This is the sport’s most prestigious and cherished prize, the one race every jockey, trainer and owner longs to win. It is the race every bumper horse that ever runs has the dream of ending up in, but it is the domain of the chosen few, and fewer still get the exhilarating feeling of coming up the Cheltenham hill and experiencing the elation of victory.

There are many wonderful chapters in Gold Cup history and this year threatens to match anything that has gone before.

Henderson’s bid for immortality

Nicky Henderson’s place in Cheltenham Festival history is assured. He is the most successful trainer in the meeting’s history and this week burst through the 60-winner barrier. He waited a long time to get his hands on the blue riband, but he did so in 2011 with Long Run, and prevailed against two years later with Bobs Worth.

Now he stands on the precipice of a Gold Cup hat-trick and, moreover, becoming the first trainer to win the crown jewels of Champion Hurdle, Champion Chase and Gold Cup in one season following wins for Buveur D’air and Altior already this week.

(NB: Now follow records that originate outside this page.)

This is an optimization exercise on Yosys and OpenROAD, whose aim is small area, a short achievable clock period and few clock cycles, not a production implementation.
Only the layout flow was run in this run; the RTL was not checked for function there.
Power and IR drop assume default switching activity.

<file path="flow/run.sh">
#!/bin/bash
# synth_recipe.tcl (not shown) runs the flow's synth.tcl, then flattens the netlist and writes it again
# the make line also repeats each setting of config.mk as NAME=value (left out here)
make -C /OpenROAD-flow-scripts/flow DESIGN_CONFIG=/design/flow/config.mk WORK_HOME=/design/flow/orfs CLKGATE_MAP_FILE= SYNTH_SCRIPT=/design/flow/synth_recipe.tcl finish
</file>
<file path="flow/design.v">
`timescale 1ns/1ns
module full_adder #(parameter n = 8)
					(input [n-1:0] a, b,
					input c,
					output reg carry,
					output reg [n-1:0] sum);
  always@(*)
	{carry, sum} = a+b+c;
endmodule
`timescale 1ns/1ns
module register #(parameter n = 8)
						(input clk, rst, enable,
						input [n-1:0] reg_in,
						output reg [n-1:0] reg_out);
	always @(posedge clk) begin
		if (rst)
			reg_out <= 0;
		else if (enable)
			reg_out <= reg_in;	
	end
endmodule
`timescale 1ns/1ns
module shift_register #(parameter n = 8)
						(input clk, rst, enable, load,
						input  ser_in,
						input [n-1:0] par_in,
						output reg [n-1:0] par_out);
	always @(posedge clk) begin
		if (rst)
			par_out <= 0;
		else if (load)
			par_out <= par_in;	
		else if (enable) begin
			par_out <= {ser_in, par_out[n-1:1]};
		end	
	end
endmodule
`timescale 1ns/1ns
module mux2to1 #(parameter width = 8) 
				(input [width-1:0] a,b,
				 input sel,
				 output reg [width-1:0] out);
	always @(*) begin
		case (sel)
			0: out = a;
			1: out = b;
			default: out = {width{1'b0}};
		endcase	
	end
endmodule
`timescale 1ns/1ns
module datapath #(parameter n = 8)
				(input rst, clk,
				input reg_b_enable, reg_a_enable, reg_p_enable, reg_a_load, sel_mux_reg_b_zero,
				input sel_p_reg,
				input [n-1:0] a, b,
				output a_lsb,
				output [2*n-1:0] mul_out);
	wire [n-1:0] b_to_mux, mux_to_adder, adder_sum, mux_to_p_out, reg_p_out;
	wire adder_cout;
	register #(n) reg_partial_out (.clk(clk), .enable(reg_p_enable), .rst (rst), .reg_in(mux_to_p_out), .reg_out(reg_p_out));
	shift_register #(n) reg_a (.clk(clk), .rst (rst), .enable(reg_a_enable), .load (reg_a_load), .ser_in (adder_sum[0]), .par_in (a), .par_out(mul_out[n-1:0]));
	register #(n) reg_b (.clk(clk), .rst (rst), .enable(reg_b_enable), .reg_in(b), .reg_out(b_to_mux));			
	full_adder #(n) fa (.a(reg_p_out), .b(mux_to_adder), .c(1'b0), .carry(adder_cout), .sum(adder_sum));
	mux2to1 #(n) mux_to_reg_p (.a({n{1'b0}}), .b({adder_cout,adder_sum[n-1:1]}), .sel(sel_p_reg), .out(mux_to_p_out));  
	mux2to1 #(n) mux_reg_b_zero (.a({n{1'b0}}), .b(b_to_mux), .sel(sel_mux_reg_b_zero), .out(mux_to_adder));  
	assign a_lsb = (mul_out[0] == 1);  
	assign mul_out[2*n-1:n] = reg_p_out;
endmodule				
`timescale 1ns/1ns
module controller #(parameter m = 3)  
					(input start, clk, rst, a_lsb,
					output reg reg_b_enable, reg_a_enable, reg_p_enable, sel_p_reg, reg_a_load, sel_mux_reg_b_zero,
					output reg valid);
	parameter [1:0] reset = 0, load = 1, addshift = 2, done = 3;
	reg [1:0] current_state, next_state;
	reg count_en;
	reg [m-1:0] count;
	always @(current_state, start, count) begin :combinational
		case (current_state) 
			reset: begin
				if (start == 1) next_state = load;
				else next_state = reset;
			end	
			load: begin
				if (start == 0) next_state = addshift;
				else next_state = load;
			end				
			addshift: begin
				if ( count == {m{1'b1}}) next_state = done;
				else next_state = addshift;
			end	
			done: begin
				next_state = reset;
			end	
			default: next_state = reset;
		endcase
	end
	always @(current_state, a_lsb) begin :combinational_controlling_signals
		count_en = 0;
		reg_b_enable = 0;
		reg_a_enable = 0;
		reg_p_enable = 0;
		sel_p_reg = 0;
		reg_a_load = 0;
		sel_mux_reg_b_zero = 0;
		valid = 0;
		case (current_state) 
			reset: begin
				count_en = 0;
				reg_b_enable = 0;
				reg_a_enable = 0;
				reg_p_enable = 1;
				sel_p_reg = 0;
				reg_a_load = 0;
				sel_mux_reg_b_zero = 0;
				valid = 0;
			end	
			load: begin
				reg_a_load = 1;
				reg_b_enable =1;
			end				
			addshift: begin
				if (a_lsb == 0) begin
					reg_a_enable = 1;
					sel_mux_reg_b_zero = 0;  
					reg_p_enable = 1;
				end	
				else begin
					reg_a_enable = 1;
					sel_mux_reg_b_zero = 1;  
					reg_p_enable = 1;
				end	
				count_en = 1;
				sel_p_reg = 1;
			end	
			done: begin
				valid = 1;
			end	
			default: begin
				count_en = 0;
				reg_b_enable = 0;
				reg_a_enable = 0;
				reg_p_enable = 0;
				sel_p_reg = 0;
				reg_a_load = 0;
				sel_mux_reg_b_zero = 0;
				valid = 0;
			end
		endcase
	end
	always @(posedge clk) begin :sequential
		if (rst)
			current_state <= reset;
		else
			current_state <= next_state;
	end	
	always @(posedge clk) begin :counter_seq
		if (rst) begin
			count <= 0;
		end	
		else if (count_en == 1)
			count <= count + 1;
	end
endmodule
`timescale 1ns/1ns
module seq_mult #(parameter n = 32)
				(input start, rst, clk,
				input [n-1:0] a, b,
				output valid,
				output [2*n-1:0] result);
	reg [31:0] breg;
	reg [34:0] hs, hc;
	reg [3:0] sl, cl;
	reg [27:0] l;
	reg        cy, lb;
	reg [1:0] p1, p2, n1, n2;    
	reg [2:0]  cnt;
	reg        run, vld;
	wire [1:0] ng = n1 | n2;
	wire [33:0] pp0 = {~ng[0], ({33{p1[0]}} & {1'b0, breg}) | ({33{p2[0]}} & {breg, 1'b0}) | ({33{n1[0]}} & ~{1'b0, breg}) | ({33{n2[0]}} & ~{breg, 1'b0})};
	wire [33:0] pp1 = {~ng[1], ({33{p1[1]}} & {1'b0, breg}) | ({33{p2[1]}} & {breg, 1'b0}) | ({33{n1[1]}} & ~{1'b0, breg}) | ({33{n2[1]}} & ~{breg, 1'b0})};
	wire s1, c2;
	wire s3, c4;
	wire s5, c6;
	wire s7, c8;
	wire s9, c10;
	wire s11, c12;
	wire s13, c14;
	wire s15, c16;
	wire s17, c18;
	wire s19, c20;
	wire s21, c22;
	wire s23, c24;
	wire s25, c26;
	wire s27, c28;
	wire s29, c30;
	wire s31, c32;
	wire s33, c34;
	wire s35, c36;
	wire s37, c38;
	wire s39, c40;
	wire s41, c42;
	wire s43, c44;
	wire s45, c46;
	wire s47, c48;
	wire s49, c50;
	wire s51, c52;
	wire s53, c54;
	wire s55, c56;
	wire s57, c58;
	wire s59, c60;
	wire s61, c62;
	wire s63, c64;
	wire s65, c66;
	wire s67, c68;
	wire s69, c70;
	wire s71, c72;
	wire s73, c74;
	wire s75, c76;
	wire s77, c78;
	wire s79, c80;
	wire s81, c82;
	wire s83, c84;
	wire s85, c86;
	wire s87, c88;
	wire s89, c90;
	wire s91, c92;
	wire s93, c94;
	wire s95, c96;
	wire s97, c98;
	wire s99, c100;
	wire s101, c102;
	wire s103, c104;
	wire s105, c106;
	wire s107, c108;
	wire s109, c110;
	wire s111, c112;
	wire s113, c114;
	wire s115, c116;
	wire s117, c118;
	wire s119, c120;
	wire s121, c122;
	wire s123, c124;
	wire s125, c126;
	wire s127, c128;
	wire s129, c130;
	wire s131, c132;
	wire s133, c134;
	wire s135, c136;
	wire s137, c138;
	wire s139, c140;
	wire s141, c142;
	wire s143, c144;
	wire s145, c146;
	wire s147, c148;
	wire s149, c150;
	wire s151, c152;
	wire s153, c154;
	wire s155, c156;
	wire s157, c158;
	wire s159, c160;
	wire s161, c162;
	wire s163, c164;
	wire s165, c166;
	wire s167, c168;
	wire s169, c170;
	wire s171, c172;
	wire s173, c174;
	wire s175, c176;
	wire s177, c178;
	wire s179, c180;
	wire s181, c182;
	wire s183, c184;
	wire s185, c186;
	wire s187, c188;
	wire s189, c190;
	wire s191, c192;
	wire s193, c194;
	wire s195, c196;
	wire s197, c198;
	wire s199, c200;
	assign s1 = hs[4] ^ hc[4];
	assign c2 = hs[4] & hc[4];
	assign s3 = hs[5] ^ hc[5];
	assign c4 = hs[5] & hc[5];
	assign s5 = hs[6] ^ hc[6];
	assign c6 = hs[6] & hc[6];
	assign s7 = hs[7] ^ hc[7];
	assign c8 = hs[7] & hc[7];
	assign s9 = hs[8] ^ hc[8];
	assign c10 = hs[8] & hc[8];
	assign s11 = hs[9] ^ hc[9];
	assign c12 = hs[9] & hc[9];
	assign s13 = hs[10] ^ hc[10];
	assign c14 = hs[10] & hc[10];
	assign s15 = hs[11] ^ hc[11];
	assign c16 = hs[11] & hc[11];
	assign s17 = hs[12] ^ hc[12];
	assign c18 = hs[12] & hc[12];
	assign s19 = hs[13] ^ hc[13];
	assign c20 = hs[13] & hc[13];
	assign s21 = hs[14] ^ hc[14];
	assign c22 = hs[14] & hc[14];
	assign s23 = hs[15] ^ hc[15];
	assign c24 = hs[15] & hc[15];
	assign s25 = hs[16] ^ hc[16];
	assign c26 = hs[16] & hc[16];
	assign s27 = hs[17] ^ hc[17];
	assign c28 = hs[17] & hc[17];
	assign s29 = hs[18] ^ hc[18];
	assign c30 = hs[18] & hc[18];
	assign s31 = hs[19] ^ hc[19];
	assign c32 = hs[19] & hc[19];
	assign s33 = hs[20] ^ hc[20];
	assign c34 = hs[20] & hc[20];
	assign s35 = hs[21] ^ hc[21];
	assign c36 = hs[21] & hc[21];
	assign s37 = hs[22] ^ hc[22];
	assign c38 = hs[22] & hc[22];
	assign s39 = hs[23] ^ hc[23];
	assign c40 = hs[23] & hc[23];
	assign s41 = hs[24] ^ hc[24];
	assign c42 = hs[24] & hc[24];
	assign s43 = hs[25] ^ hc[25];
	assign c44 = hs[25] & hc[25];
	assign s45 = hs[26] ^ hc[26];
	assign c46 = hs[26] & hc[26];
	assign s47 = hs[27] ^ hc[27];
	assign c48 = hs[27] & hc[27];
	assign s49 = hs[28] ^ hc[28];
	assign c50 = hs[28] & hc[28];
	assign s51 = hs[29] ^ hc[29];
	assign c52 = hs[29] & hc[29];
	assign s53 = hs[30] ^ hc[30];
	assign c54 = hs[30] & hc[30];
	assign s55 = hs[31] ^ hc[31];
	assign c56 = hs[31] & hc[31];
	assign s57 = hs[32] ^ hc[32];
	assign c58 = hs[32] & hc[32];
	assign s59 = hs[33] ^ hc[33];
	assign c60 = hs[33] & hc[33];
	assign s61 = hs[34] ^ hc[34] ^ pp0[32];
	assign c62 = (hs[34] & hc[34]) | (hs[34] & pp0[32]) | (hc[34] & pp0[32]);
	assign s63 = hs[2] ^ hc[2];
	assign c64 = hs[2] & hc[2];
	assign s65 = hs[3] ^ hc[3];
	assign c66 = hs[3] & hc[3];
	assign s67 = pp0[2] ^ pp1[0] ^ ng[1];
	assign c68 = (pp0[2] & pp1[0]) | (pp0[2] & ng[1]) | (pp1[0] & ng[1]);
	assign s69 = c2 ^ pp0[3] ^ pp1[1];
	assign c70 = (c2 & pp0[3]) | (c2 & pp1[1]) | (pp0[3] & pp1[1]);
	assign s71 = c4 ^ pp0[4] ^ pp1[2];
	assign c72 = (c4 & pp0[4]) | (c4 & pp1[2]) | (pp0[4] & pp1[2]);
	assign s73 = c6 ^ pp0[5] ^ pp1[3];
	assign c74 = (c6 & pp0[5]) | (c6 & pp1[3]) | (pp0[5] & pp1[3]);
	assign s75 = c8 ^ pp0[6] ^ pp1[4];
	assign c76 = (c8 & pp0[6]) | (c8 & pp1[4]) | (pp0[6] & pp1[4]);
	assign s77 = c10 ^ pp0[7] ^ pp1[5];
	assign c78 = (c10 & pp0[7]) | (c10 & pp1[5]) | (pp0[7] & pp1[5]);
	assign s79 = c12 ^ pp0[8] ^ pp1[6];
	assign c80 = (c12 & pp0[8]) | (c12 & pp1[6]) | (pp0[8] & pp1[6]);
	assign s81 = c14 ^ pp0[9] ^ pp1[7];
	assign c82 = (c14 & pp0[9]) | (c14 & pp1[7]) | (pp0[9] & pp1[7]);
	assign s83 = c16 ^ pp0[10] ^ pp1[8];
	assign c84 = (c16 & pp0[10]) | (c16 & pp1[8]) | (pp0[10] & pp1[8]);
	assign s85 = c18 ^ pp0[11] ^ pp1[9];
	assign c86 = (c18 & pp0[11]) | (c18 & pp1[9]) | (pp0[11] & pp1[9]);
	assign s87 = c20 ^ pp0[12] ^ pp1[10];
	assign c88 = (c20 & pp0[12]) | (c20 & pp1[10]) | (pp0[12] & pp1[10]);
	assign s89 = c22 ^ pp0[13] ^ pp1[11];
	assign c90 = (c22 & pp0[13]) | (c22 & pp1[11]) | (pp0[13] & pp1[11]);
	assign s91 = c24 ^ pp0[14] ^ pp1[12];
	assign c92 = (c24 & pp0[14]) | (c24 & pp1[12]) | (pp0[14] & pp1[12]);
	assign s93 = c26 ^ pp0[15] ^ pp1[13];
	assign c94 = (c26 & pp0[15]) | (c26 & pp1[13]) | (pp0[15] & pp1[13]);
	assign s95 = c28 ^ pp0[16] ^ pp1[14];
	assign c96 = (c28 & pp0[16]) | (c28 & pp1[14]) | (pp0[16] & pp1[14]);
	assign s97 = c30 ^ pp0[17] ^ pp1[15];
	assign c98 = (c30 & pp0[17]) | (c30 & pp1[15]) | (pp0[17] & pp1[15]);
	assign s99 = c32 ^ pp0[18] ^ pp1[16];
	assign c100 = (c32 & pp0[18]) | (c32 & pp1[16]) | (pp0[18] & pp1[16]);
	assign s101 = c34 ^ pp0[19] ^ pp1[17];
	assign c102 = (c34 & pp0[19]) | (c34 & pp1[17]) | (pp0[19] & pp1[17]);
	assign s103 = c36 ^ pp0[20] ^ pp1[18];
	assign c104 = (c36 & pp0[20]) | (c36 & pp1[18]) | (pp0[20] & pp1[18]);
	assign s105 = c38 ^ pp0[21] ^ pp1[19];
	assign c106 = (c38 & pp0[21]) | (c38 & pp1[19]) | (pp0[21] & pp1[19]);
	assign s107 = c40 ^ pp0[22] ^ pp1[20];
	assign c108 = (c40 & pp0[22]) | (c40 & pp1[20]) | (pp0[22] & pp1[20]);
	assign s109 = c42 ^ pp0[23] ^ pp1[21];
	assign c110 = (c42 & pp0[23]) | (c42 & pp1[21]) | (pp0[23] & pp1[21]);
	assign s111 = c44 ^ pp0[24] ^ pp1[22];
	assign c112 = (c44 & pp0[24]) | (c44 & pp1[22]) | (pp0[24] & pp1[22]);
	assign s113 = c46 ^ pp0[25] ^ pp1[23];
	assign c114 = (c46 & pp0[25]) | (c46 & pp1[23]) | (pp0[25] & pp1[23]);
	assign s115 = c48 ^ pp0[26] ^ pp1[24];
	assign c116 = (c48 & pp0[26]) | (c48 & pp1[24]) | (pp0[26] & pp1[24]);
	assign s117 = c50 ^ pp0[27] ^ pp1[25];
	assign c118 = (c50 & pp0[27]) | (c50 & pp1[25]) | (pp0[27] & pp1[25]);
	assign s119 = c52 ^ pp0[28] ^ pp1[26];
	assign c120 = (c52 & pp0[28]) | (c52 & pp1[26]) | (pp0[28] & pp1[26]);
	assign s121 = c54 ^ pp0[29] ^ pp1[27];
	assign c122 = (c54 & pp0[29]) | (c54 & pp1[27]) | (pp0[29] & pp1[27]);
	assign s123 = c56 ^ pp0[30] ^ pp1[28];
	assign c124 = (c56 & pp0[30]) | (c56 & pp1[28]) | (pp0[30] & pp1[28]);
	assign s125 = c58 ^ pp0[31] ^ pp1[29];
	assign c126 = (c58 & pp0[31]) | (c58 & pp1[29]) | (pp0[31] & pp1[29]);
	assign s127 = c60 ^ pp1[30] ^ 1'b1;
	assign c128 = (c60 & pp1[30]) | (c60 & 1'b1) | (pp1[30] & 1'b1);
	assign s129 = c62 ^ pp0[33];
	assign c130 = c62 & pp0[33];
	assign s131 = pp0[0] ^ ng[0];
	assign c132 = pp0[0] & ng[0];
	assign s133 = c64 ^ pp0[1] ^ s65;
	assign c134 = (c64 & pp0[1]) | (c64 & s65) | (pp0[1] & s65);
	assign s135 = c66 ^ s1 ^ s67;
	assign c136 = (c66 & s1) | (c66 & s67) | (s1 & s67);
	assign s137 = c68 ^ s3 ^ s69;
	assign c138 = (c68 & s3) | (c68 & s69) | (s3 & s69);
	assign s139 = c70 ^ s5 ^ s71;
	assign c140 = (c70 & s5) | (c70 & s71) | (s5 & s71);
	assign s141 = c72 ^ s7 ^ s73;
	assign c142 = (c72 & s7) | (c72 & s73) | (s7 & s73);
	assign s143 = c74 ^ s9 ^ s75;
	assign c144 = (c74 & s9) | (c74 & s75) | (s9 & s75);
	assign s145 = c76 ^ s11 ^ s77;
	assign c146 = (c76 & s11) | (c76 & s77) | (s11 & s77);
	assign s147 = c78 ^ s13 ^ s79;
	assign c148 = (c78 & s13) | (c78 & s79) | (s13 & s79);
	assign s149 = c80 ^ s15 ^ s81;
	assign c150 = (c80 & s15) | (c80 & s81) | (s15 & s81);
	assign s151 = c82 ^ s17 ^ s83;
	assign c152 = (c82 & s17) | (c82 & s83) | (s17 & s83);
	assign s153 = c84 ^ s19 ^ s85;
	assign c154 = (c84 & s19) | (c84 & s85) | (s19 & s85);
	assign s155 = c86 ^ s21 ^ s87;
	assign c156 = (c86 & s21) | (c86 & s87) | (s21 & s87);
	assign s157 = c88 ^ s23 ^ s89;
	assign c158 = (c88 & s23) | (c88 & s89) | (s23 & s89);
	assign s159 = c90 ^ s25 ^ s91;
	assign c160 = (c90 & s25) | (c90 & s91) | (s25 & s91);
	assign s161 = c92 ^ s27 ^ s93;
	assign c162 = (c92 & s27) | (c92 & s93) | (s27 & s93);
	assign s163 = c94 ^ s29 ^ s95;
	assign c164 = (c94 & s29) | (c94 & s95) | (s29 & s95);
	assign s165 = c96 ^ s31 ^ s97;
	assign c166 = (c96 & s31) | (c96 & s97) | (s31 & s97);
	assign s167 = c98 ^ s33 ^ s99;
	assign c168 = (c98 & s33) | (c98 & s99) | (s33 & s99);
	assign s169 = c100 ^ s35 ^ s101;
	assign c170 = (c100 & s35) | (c100 & s101) | (s35 & s101);
	assign s171 = c102 ^ s37 ^ s103;
	assign c172 = (c102 & s37) | (c102 & s103) | (s37 & s103);
	assign s173 = c104 ^ s39 ^ s105;
	assign c174 = (c104 & s39) | (c104 & s105) | (s39 & s105);
	assign s175 = c106 ^ s41 ^ s107;
	assign c176 = (c106 & s41) | (c106 & s107) | (s41 & s107);
	assign s177 = c108 ^ s43 ^ s109;
	assign c178 = (c108 & s43) | (c108 & s109) | (s43 & s109);
	assign s179 = c110 ^ s45 ^ s111;
	assign c180 = (c110 & s45) | (c110 & s111) | (s45 & s111);
	assign s181 = c112 ^ s47 ^ s113;
	assign c182 = (c112 & s47) | (c112 & s113) | (s47 & s113);
	assign s183 = c114 ^ s49 ^ s115;
	assign c184 = (c114 & s49) | (c114 & s115) | (s49 & s115);
	assign s185 = c116 ^ s51 ^ s117;
	assign c186 = (c116 & s51) | (c116 & s117) | (s51 & s117);
	assign s187 = c118 ^ s53 ^ s119;
	assign c188 = (c118 & s53) | (c118 & s119) | (s53 & s119);
	assign s189 = c120 ^ s55 ^ s121;
	assign c190 = (c120 & s55) | (c120 & s121) | (s55 & s121);
	assign s191 = c122 ^ s57 ^ s123;
	assign c192 = (c122 & s57) | (c122 & s123) | (s57 & s123);
	assign s193 = c124 ^ s59 ^ s125;
	assign c194 = (c124 & s59) | (c124 & s125) | (s59 & s125);
	assign s195 = c126 ^ s61 ^ s127;
	assign c196 = (c126 & s61) | (c126 & s127) | (s61 & s127);
	assign s197 = c128 ^ pp1[31] ^ s129;
	assign c198 = (c128 & pp1[31]) | (c128 & s129) | (pp1[31] & s129);
	assign s199 = c130 ^ pp1[32] ^ 1'b1;
	assign c200 = (c130 & pp1[32]) | (c130 & 1'b1) | (pp1[32] & 1'b1);
	wire [38:0] sv = {1'b0, c200, c198, c196, c194, c192, c190, c188, c186, c184, c182, c180, c178, c176, c174, c172, c170, c168, c166, c164, c162, c160, c158, c156, c154, c152, c150, c148, c146, c144, c142, c140, c138, c136, c134, c132, s63, hs[1], hs[0]};
	wire [38:0] cv = {1'b0, pp1[33], s199, s197, s195, s193, s191, s189, s187, s185, s183, s181, s179, s177, s175, s173, s171, s169, s167, s165, s163, s161, s159, s157, s155, s153, s151, s149, s147, s145, s143, s141, s139, s137, s135, s133, s131, hc[1], hc[0]};
	wire [4:0] low = sl + cl + cy;
	function [7:0] sel;
		input [3:0] x;
		input y;
		integer k;
		reg [4:0] xy;
		reg x1, x0, p;
		begin
			xy = {x, y};
			for (k = 0; k < 2; k = k + 1) begin
				x1 = xy[2*k+2];
				x0 = xy[2*k+1];
				p  = xy[2*k];
				sel[k]       = ~x1 & (x0 ^ p);
				sel[2+k]   = ~x1 & x0 & p;
				sel[4+k] = x1 & (x0 ^ p);
				sel[6+k] = x1 & ~x0 & ~p;
			end
		end
	endfunction
	always @(posedge clk) begin
		if (start) begin
			breg <= b;
			hs   <= {1'b1, 2'b00, b & {32{a[0]}}};
			hc   <= {2'b00, b & {32{a[1]}}, 1'b0};
			sl   <= 4'd0;
			cl   <= 4'd0;
			cy   <= 1'b0;
			{n2, n1, p2, p1} <= sel(a[5:2], 1'b0);
			lb   <= a[5];
			l    <= {6'd0, a[31:6]};
		end else begin
			hs   <= sv[38:4];
			hc   <= cv[38:4];
			sl   <= sv[3:0];
			cl   <= cv[3:0];
			cy   <= low[4];
			{n2, n1, p2, p1} <= sel(l[3:0], lb);
			lb   <= l[3];
			l    <= {low[3:0], l[27:4]};
		end
	end
	always @(posedge clk) begin
		if (rst) begin
			run <= 1'b0;
			vld <= 1'b0;
		end else begin
			vld <= 1'b0;
			if (start) begin
				run <= 1'b1;
				cnt <= 3'd0;
			end else if (run) begin
				cnt <= cnt + 1'b1;
				if (cnt == 3'd7) begin
					run <= 1'b0;
					vld <= 1'b1;
				end
			end
		end
	end
	wire [35:0] hsum = {hs[31:0], sl} + {hc[31:0], cl} + cy;
	assign valid  = vld;
	assign result = {hsum, l};
endmodule
</file>
<file path="flow/constraint.sdc">
create_clock -name core_clock -period 5.0 [get_ports {clk}]
set_input_delay 1.0000 -clock core_clock [delete_from_list [all_inputs] [get_ports {clk}]]
set_output_delay 1.0000 -clock core_clock [all_outputs]
set_load 0.01 [all_outputs]
</file>
<file path="flow/config.mk">
export PLATFORM = sky130hd
export DESIGN_NAME = seq_mult
export DESIGN_NICKNAME = seq_mult
export VERILOG_FILES = /design/flow/design.v
export SDC_FILE = /design/flow/constraint.sdc
export NUM_CORES = 4
export LEC_CHECK = 0
export CAP_MARGIN = 20
export CORE_MARGIN = 2
export CORE_UTILIZATION = 40
export SLEW_MARGIN = 20
</file>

He does so with ‘marmite’ horse Might Bite, a once quirky sort that retains his ability to divide opinion. It stems mostly from last year’s RSA Chase when he had the race sown up jumping the last fence, only to veer right, idle and almost grind himself to a standstill as stablemate Whisper went by.

It was a moment of madness but his constitution can’t be questioned given that he rallied so gamely to get back in front in the final stride and win the race. That surely demonstrated his stamina will not be found wanting over 3m2f in the Gold Cup.

Since then he has been faultless in his endeavours, with his most recent victory being in the King George at Kempton Boxing Day. Some have quibbled that the winning margin ought to have been more from the likes of Double Shuffle and Tea For Two, but Might Bite engaged in battle with Bristol De Mai almost from flagfall.

He drew the string from that rival, ensuring Nigel Twiston-Davies’ grey had nothing left to offer at four out as Nico de Boinville was still able to go and commandingly hit the front, while Might Bite typically did only what was needed on the run-in to win.

Henderson is a remarkable trainer of horses, but perhaps even more saliently, he is a truly gifted trainer of talented horses.

He is labelled cautious at times when they don’t run often but they are prepared meticulously at home in Lambourn, routinely bringing their absolute best to the racetrack when it is most demanded of them.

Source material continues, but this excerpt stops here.